Daggertongue got up, moved over to the balcony, and looked out at the city. He sighed. “Elves live in cycles. I was born among rags and rats. The Golds had waged war on Azurenon for four decades and left the city little more than ruin and disease. There I wallowed for five-hundred years before coming into my talent. A gift for seerage and sorcery made me rich for one thousand years, then poor for a thousand years more as the world changed around me and those who could read the Wills were cursed and spit upon. I scraped together enough silver for a ship to Dragonmaw, where my sole ambition was to spit on the bones of the Golds—only to find the city had been remade, twice, since the orcs marched down from the Cauldron. And so, I scraped and scratched, amassing a meager fortune—using an old elven investment trick, which I traded to a lich for a handful of silver. But it was never enough. Not until the Fel Witch came.

“Bethane was a means to an end—a plow unyielding, from behind which I could take my due without recompense. I could use whatever means I wished, no matter the cruelty or rigid binding of law. I did not mind her wanton destruction because I was not in her path but instead at her side, picking up pieces to re-arrange them according to my design. When I’d collected all that I wanted, I found that too much of the world was now mine to let her continue destroying it. I betrayed her, slaughtered her lieutenants, and left her to her fate.”

He huffed, musing to himself, for a moment with his chin couched between his finger and thumb. “I dare say I killed more of her inner circle than all the adventurers in Dragonmaw combined. Yes… I think that is so.”

“The Adventurer’s guild ought issue you a badge,” I said, in part to distract myself from the fact this man had stood toe-to-toe with some of the most dangerous people ever to live in the city, and to a man had put each of them in the ground. Or, at least, splattered them across it.

Daggertongue barked a laugh. “Yes, I’m a regular hero, aren’t i? And thanks to the amnesty, I kept most of what I took for myself. I expect I shall be flush for another millennia, if I manage to survive it. Bethane’s plans live on, you see. As do her most persistent followers.”

I leaned forward. “Why didn’t you finish the job then?”

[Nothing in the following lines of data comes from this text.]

This design comes from an exercise in tuning for small area and a short achievable clock period on the open sky130 flow, not from production work. Function was checked by simulation only, so behaviour that the tests miss may differ from the original. Power figures rest on the tool's default switching activity, not on a simulated workload.

// spi_slave_mem_burst
module spi_slave_mem_burst #(
  parameter int ADDR_W   = 8,
  parameter int DATA_W   = 8,
  parameter int AUTO_INC = 1
) (
  input  logic clk,
  input  logic rst_n,
  input  logic ss_n,
  input  logic MOSI,
  output logic MISO,
  output logic valid_MISO,
  output logic sready
);
  localparam int WORDS = 256;
  localparam int G     = 8;              
  localparam int GW    = WORDS / G;      
  logic       st_cmd, st_addr_w, st_addr_r, st_wdata, st_rd_wait;
  logic       miso_q, valid_q, busy_q, idle_q;
  logic [2:0] cnt;
  logic [6:0] sh;
  logic [6:0] tx;
  logic [15:0] wlo, whi;    
  logic [15:0] rlo, rhi;    
  logic [7:0] mem [0:WORDS-1];
  logic [7:0] rd_grp [0:G-1];
  logic [7:0] word_in;
  logic       at2, at3, go;
  logic       addr_done_w, addr_done_r, wr_en, rd_load;
  logic       rdata_nxt;
  logic [7:0] rd_word;
  assign idle_q      = !busy_q;
  assign word_in     = {sh, MOSI};
  ...
Size: roughly 4500 cells after synthesis, roughly 2200 flip-flops.
Settings: LEC_CHECK=0, CAP_MARGIN=20, CORE_MARGIN=2, CORE_UTILIZATION=60, CTS_CLUSTER_DIAMETER=100, CTS_CLUSTER_SIZE=28, SETUP_SLACK_MARGIN=2.3, SLEW_MARGIN=20, TNS_END_PERCENT=20; clock period 4.5 ns.
standard.sh (not shown) runs the stock make flow with config.mk's settings and CLKGATE_MAP_FILE= SYNTH_SCRIPT=/design/flow/synth_recipe.tcl, a recipe that flattens the netlist after the stock synthesis.
==> flow/flow/run.sh <==
#!/bin/bash
# Standard ORFS layout (the standard.sh, standard synthesis unchanged) with two changes:
#  - ports are buffered with buf_4 instead of the cell buffer_ports picks by default
#    (a delay cell on sky130hd), so the port buffers can be resized like any buffer;
#  - repair_timing/repair_design may resize across cell footprints.
set -euo pipefail
bash standard.sh MATCH_CELL_FOOTPRINT=0 "BUFFER_PORTS_ARGS=-buffer_cell sky130_fd_sc_hd__buf_4" finish > make_finish.log 2>&1
==> next run, changes <==
CORE_UTILIZATION = 70   (was 60)
TNS_END_PERCENT = unset   (was 20)
=>
- The changed run finished clean
- worst setup slack gains 0.046 ns
- critical path depth is lower by 3
- synthesized cell count is unchanged
==> next run, changes <==
CORE_UTILIZATION = 65   (was 70)
After rerunning: The new run went through all stages and came out clean. Total power stays flat. Clock-buffer cell count decreases by 2. Register-to-register slack loses 0.12 ns. Flip-flop and latch count is unchanged. Non-clock buffer count increases by 12.
==> next run, changes <==
CORE_UTILIZATION = 60   (was 65)
PLACE_DENSITY = 0.8   (was unset)
=> The changed run finished with timing, DRC and antenna clean. Wire length went down by 1.6%. Cell count climbs by 2.2%. Worst setup slack is better by 0.020 ns. Design area stays flat. Total power grows by 0.48%. Synthesized area does not change.
==> next run, changes <==
==> flow/flow/run.sh (replaced) <==
#!/bin/bash
# Standard ORFS layout (the standard.sh, standard synthesis unchanged) with three changes:
#  - ports are buffered with buf_4 instead of the cell buffer_ports picks by default
#    (a delay cell on sky130hd), so the port buffers can be resized like any buffer;
#  - repair_timing/repair_design may resize across cell footprints;
#  - before detailed placement, the flip-flop driving each output port is moved next to
#    that port's buffer (flow/near_pins.tcl).
set -euo pipefail
bash standard.sh MATCH_CELL_FOOTPRINT=0 "BUFFER_PORTS_ARGS=-buffer_cell sky130_fd_sc_hd__buf_4" \
  "PRE_DETAIL_PLACE_TCL=$PWD/flow/near_pins.tcl" finish > make_finish.log 2>&1
==> flow/flow/near_pins.tcl (new file) <==
# PRE_DETAIL_PLACE hook: move the flip-flop that launches each output port (and an
# inverter between it and the port buffer, if there is one) onto the port buffer's
# location, so no output path has to cross the die. Detailed placement then legalizes.
set block [ord::get_db_block]
proc signal_inputs {inst} {
  set r {}
  foreach it [$inst getITerms] {
    if {[$it isInputSignal] && [$it getNet] ne "NULL" && [[$it getNet] getSigType] eq "SIGNAL"} { lappend r $it }
  }
  return $r
}
proc net_driver {net} {
  foreach it [$net getITerms] { if {[$it isOutputSignal]} { return [$it getInst] } }
  return ""
}
foreach bt [$block getBTerms] {
  if {[$bt getIoType] ne "OUTPUT"} continue
  set buf [net_driver [$bt getNet]]
  if {$buf eq ""} continue
  set loc [$buf getLocation]
  set cur $buf
  for {set k 0} {$k < 3} {incr k} {
    set ins [signal_inputs $cur]
    if {[llength $ins] != 1} break
    set prev [net_driver [[lindex $ins 0] getNet]]
    if {$prev eq ""} break
    set m [[$prev getMaster] getName]
    puts "near_pins: [$bt getName]: moving [$prev getName] ($m) to the port buffer [$buf getName]"
    $prev setLocation [lindex $loc 0] [lindex $loc 1]
    if {[string match "*__df*" $m]} break
    set cur $prev
  }
}
PLACE_DENSITY = unset   (was 0.8)
Result: Global-route usage goes up by 1.5 points. Hold slack loses 0.17 ns. Clock-buffer cell count goes down by 1. Non-clock buffer count goes up by 7. Maximum frequency goes up by 3.2%. Clock power is about the same. Worst setup slack gains 0.073 ns.
==> next run, changes <==
==> flow/flow/run.sh (replaced) <==
#!/bin/bash
# Standard ORFS layout (the standard.sh, standard synthesis unchanged) with two changes:
#  - ports are buffered with buf_4 instead of the cell buffer_ports picks by default
#    (a delay cell on sky130hd), so the port buffers can be resized like any buffer;
#  - repair_timing/repair_design may resize across cell footprints.
set -euo pipefail
bash standard.sh MATCH_CELL_FOOTPRINT=0 "BUFFER_PORTS_ARGS=-buffer_cell sky130_fd_sc_hd__buf_4" finish > make_finish.log 2>&1
SETUP_SLACK_MARGIN = 2.2   (was 2.3)
removed: flow/flow/near_pins.tcl
- The new run ran to the end with no violations
- via count went down by 1.4%
- synthesized area does not change
- clock skew is about the same
- clock-buffer cell count went down by 4
- first-iteration DRC count went down by 7.6%
- wire length went down by 2.6%

* * *

== 06-21 ==
Another version of the RTL of spi_slave_mem_burst (not shown whole).
For scale: about 4,700 cells after synthesis, ~2,200 flip-flops, ~81,000 sq um of cells after synthesis.
==> flow/config.mk <==
export PLATFORM = sky130hd
export DESIGN_NAME = spi_slave_mem_burst
export DESIGN_NICKNAME = spi_slave_mem_burst
export VERILOG_FILES = /design/flow/design.v
export SDC_FILE = /design/flow/constraint.sdc
export NUM_CORES = 4
export LEC_CHECK = 0
export CAP_MARGIN = 20
export CORE_MARGIN = 2
export CORE_UTILIZATION = 60
export SETUP_SLACK_MARGIN = 2.0
export SLEW_MARGIN = 20
==> flow/constraint.sdc <==
create_clock -name core_clock -period 4.5 [get_ports {clk}]
set_input_delay 0.9000 -clock core_clock [delete_from_list [all_inputs] [get_ports {clk}]]
set_output_delay 0.9000 -clock core_clock [all_outputs]
set_load 0.01 [all_outputs]
run.sh (not shown) runs the stock make flow with config.mk's settings and CLKGATE_MAP_FILE= SYNTH_SCRIPT=/design/flow/synth_recipe.tcl, a recipe that flattens the netlist after the stock synthesis.
Stock flow here: none of the scripts above is used.
06-21 finished every step from synthesis to the final layout, and the layout passed the timing, design-rule and antenna checks.
> inputs changed (06-21 -> 07-18)
Settings: SETUP_SLACK_MARGIN now 2.3, was 2.0.
==> flow/flow/run.sh (new file) <==
#!/bin/bash
# Standard ORFS layout (the standard.sh, standard synthesis unchanged) with two changes:
#  - ports are buffered with buf_4 instead of the cell buffer_ports picks by default
#    (a delay cell on sky130hd), so the port buffers can be resized like any buffer;
#  - repair_timing/repair_design may resize across cell footprints.
set -euo pipefail
bash standard.sh MATCH_CELL_FOOTPRINT=0 "BUFFER_PORTS_ARGS=-buffer_cell sky130_fd_sc_hd__buf_4" finish > make_finish.log 2>&1
==> flow/standard.sh (new file) <==
#!/bin/bash
# synth_recipe.tcl (not shown) runs the flow's synth.tcl, then flattens the netlist and writes it again
# the make line also repeats each setting of config.mk as NAME=value (left out here)
make -C /OpenROAD-flow-scripts/flow DESIGN_CONFIG=/design/flow/config.mk WORK_HOME=/design/flow/orfs CLKGATE_MAP_FILE= SYNTH_SCRIPT=/design/flow/synth_recipe.tcl "${@:-finish}"
removed: flow/run.sh
## What came out
- Of 06-21 and 07-18, the run reporting the higher setup slack was 07-18.
- [07-18] register-to-register slack rose 260 ps relative to 06-21
- 07-18 ended up with a higher share of layout cells above drive strength 1 than 06-21 did.
- From 06-21 to 07-18 the numbers moved as follows: CTS H-tree depth roughly the same; worst vdd rail ir drop higher; power share of the clock group lower.
- 06-21 ended up with fewer cell instances than 07-18 did.
- 07-18 vs 06-21, clock buffer and inverter area fraction after layout went down by 0.57 points.
- Core utilization | 07-18 above 06-21
- The detailed-routing wirelength on met1 on 07-18 is in line with that on 06-21.
- There was hardly any difference in sequential cell area between 07-18 and 06-21.

* * *

## job 3379
RTL: one of the versions met above, not the one the previous note started from.
Size: roughly 4500 cells after synthesis, roughly 2200 flip-flops, about 7 I/O pins, about 0.081 sq mm of cells after synthesis.
export LEC_CHECK = 0
export CAP_MARGIN = 20
export CORE_MARGIN = 2
export CORE_UTILIZATION = 60
export CTS_CLUSTER_DIAMETER = 100
export CTS_CLUSTER_SIZE = 28
export SETUP_SLACK_MARGIN = 2.4
export SLEW_MARGIN = 20
create_clock -name core_clock -period 4.5 [get_ports {clk}]
standard.sh (not shown) runs the stock make flow with config.mk's settings and CLKGATE_MAP_FILE= SYNTH_SCRIPT=/design/flow/synth_recipe.tcl, a recipe that flattens the netlist after the stock synthesis.
==> flow/flow/run.sh <==
#!/bin/bash
# Standard ORFS layout (the standard.sh, standard synthesis unchanged) with three changes:
#  - ports are buffered with buf_4 instead of the cell buffer_ports picks by default
#    (a delay cell on sky130hd), so the port buffers can be resized like any buffer;
#  - repair_timing/repair_design may resize across cell footprints;
#  - before detailed placement, the flip-flop driving each output port is moved next to
#    that port's buffer (flow/near_pins.tcl).
set -euo pipefail
bash standard.sh MATCH_CELL_FOOTPRINT=0 "BUFFER_PORTS_ARGS=-buffer_cell sky130_fd_sc_hd__buf_4" \
  "PRE_DETAIL_PLACE_TCL=$PWD/flow/near_pins.tcl" finish > make_finish.log 2>&1
==> flow/flow/near_pins.tcl <==
# PRE_DETAIL_PLACE hook: move the flip-flop that launches each output port (and an
# inverter between it and the port buffer, if there is one) onto the port buffer's
# location, so no output path has to cross the die. Detailed placement then legalizes.
set block [ord::get_db_block]
proc signal_inputs {inst} {
  set r {}
  foreach it [$inst getITerms] {
    if {[$it isInputSignal] && [$it getNet] ne "NULL" && [[$it getNet] getSigType] eq "SIGNAL"} { lappend r $it }
  }
  return $r
}
proc net_driver {net} {
  foreach it [$net getITerms] { if {[$it isOutputSignal]} { return [$it getInst] } }
  return ""
}
foreach bt [$block getBTerms] {
  if {[$bt getIoType] ne "OUTPUT"} continue
  set buf [net_driver [$bt getNet]]
  if {$buf eq ""} continue
  set loc [$buf getLocation]
  set cur $buf
  for {set k 0} {$k < 3} {incr k} {
    set ins [signal_inputs $cur]
    if {[llength $ins] != 1} break
    set prev [net_driver [[lindex $ins 0] getNet]]
    if {$prev eq ""} break
    set m [[$prev getMaster] getName]
    puts "near_pins: [$bt getName]: moving [$prev getName] ($m) to the port buffer [$buf getName]"
    $prev setLocation [lindex $loc 0] [lindex $loc 1]
    if {[string match "*__df*" $m]} break
    set cur $prev
  }
}
Per the final summary, job 3379 finished and its layout is clean on timing, DRC and antenna.
For job 9267, these inputs were changed with respect to job 3379:
- swapping 100 for 80 in CTS_CLUSTER_DIAMETER
- swapping 28 for 20 in CTS_CLUSTER_SIZE
- swapping 2.4 for 2.3 in SETUP_SLACK_MARGIN
==> flow/flow/run.sh <==
#!/bin/bash
# Standard ORFS layout (the standard.sh, standard synthesis unchanged) with two changes:
#  - ports are buffered with buf_4 instead of the cell buffer_ports picks by default
#    (a delay cell on sky130hd), so the port buffers can be resized like any buffer;
#  - repair_timing/repair_design may resize across cell footprints.
set -euo pipefail
bash standard.sh MATCH_CELL_FOOTPRINT=0 "BUFFER_PORTS_ARGS=-buffer_cell sky130_fd_sc_hd__buf_4" finish > make_finish.log 2>&1
removed: flow/flow/near_pins.tcl
### Flow results
From job 3379 to job 9267 the numbers moved as follows: power in the clock group increased by about 10% relative to the old numbers, global-route usage decreased by 1.2 points relative to the old numbers.
Via count of the first global-routing pass: lower on job 9267
Against job 3379, job 9267 reports a non-clock buffer count that is lower.
The lower global routing usage on met1 came out of job 9267.
### job 9267 -> job 9134
- a change of CTS_CLUSTER_DIAMETER from 80 to 100
- a change of CTS_CLUSTER_SIZE from 20 to 28
### Flow results
Job 9134 reached the final stage; the timing, design-rule and antenna checks on its layout passed. Part of the cycle the worst path needs (job 9134 over job 9267): decrease, 0.60 points. For cell count after synthesis, job 9134 and job 9267 come out practically identical. Endpoint required time on the critical path was higher in job 9134 than in job 9267. Side by side, overall via count from detail_route turned out lower in job 9134 than in job 9267. Summary of job 9134 over job 9267: final cell count lost about 1%, count of nets after finishing lost 32. In the reports for job 9267 and job 9134, the larger clock-pin transition on the worst setup and hold timing paths belongs to job 9134. Comparing job 9267 and job 9134, the higher switching component of the power was measured on job 9267. Min length of the first detailed-routing pass in iterations across job 9267 and job 9134: job 9267. Comparing time the final worst path needs with I/O delays and setup for job 9267 and job 9134, the bigger number came from job 9267.

[afterwards: timing with drivers on the ports]
The flow's constraints put no driver on any port. The routed layouts listed below were extracted and timed again, unchanged, in two steps.
Step 1: set_driving_cell puts a clkbuf_16 on clk and a buf_2 on each other input, an assumption about the parent block.
Step 2 adds t to the input delays and takes it off the output delays; t is the mean of the earliest and latest rising clock arrival at the registers after step 1. Input paths then give back, and output paths get back, about the clock's delay inside the block.
Slacks: ideal / step 1 / step 2; pairs: ideal / step 1.
run	shift t [ns]	setup WS [ns]	hold slack, ns	pins driven straight from the clock port
the first run of note 1	0.817	2.190 / 2.187 / 1.630	0.139 / 0.081 / 0.465	1
the second run of note 1	0.799	2.236 / 2.158 / 1.712	0.157 / 0.107 / 0.452	1
the third run of note 1	0.790	2.142 / 2.142 / 1.704	0.243 / 0.266 / 0.462	1
the fourth run of note 1	0.810	2.162 / 2.147 / 1.666	0.326 / 0.330 / 0.461	1
the fifth run of note 1	0.811	2.235 / 2.204 / 1.742	0.153 / 0.101 / 0.451	1
the sixth run of note 1	0.817	2.167 / 2.161 / 1.607	0.134 / 0.076 / 0.470	1
06-21	0.917	1.889 / 1.889 / 1.075	0.452 / 0.452 / 0.452	1
07-18	0.897	2.144 / 2.082 / 1.499	0.270 / 0.303 / 0.459	1
job 3379	0.825	2.158 / 2.158 / 1.764	0.228 / 0.202 / 0.477	1
job 9267	0.844	2.223 / 2.136 / 1.766	0.115 / 0.056 / 0.458	1
job 9134	0.819	2.250 / 2.172 / 1.723	0.137 / 0.077 / 0.465	1
After both steps every run listed still meets setup and hold. For 06-21, which loses most, drivers alone change the setup slack by 0.000 ns; drivers and shift together by -0.814 ns.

Daggertongue shrugged. “To what end? They were scattered, broken. What she sought to hasten, in truth is still inevitable.” He turned, the Alkazarian card still burning on his brow. “But now voices once quiet have discovered your involvement—despite my best attempts to keep you shielded. If I had any doubts, they were shattered when you accessed a library blocked by more than simple stone. But I’ve worked too hard, gained too much. And I’ll be damned if I let that moldy old bitch take what’s mine from within the ground where her skull grins at naught but the roof of her coffin. No… it simply won’t do. And I can’t simply leave you to your own devices when it comes to your training. I’ll be taking a direct approach, from now on.”

He came back inside and traversed behind his desk. A curved bookshelf—apparently on rails, as he slid a section to the side to reveal a second collection behind—dominated the entire east wall of the circular room. He tapped his cheek and hemmed for a moment before drawing forth a volume. He handed it to me. “Here. Begin by reading this. Return to me once you’ve done so.”

“You’re assigning me homework?” I asked.

“More a continuation of your independent studies,” he said. “I did so endeavor to begin undoing the damage the Seeker’s Guild had wrought.”

If I had any doubt in my mind that Daggertongue had a hand in my life before I’d ever heard the name, the book in my hand dispelled it. I looked down at the title.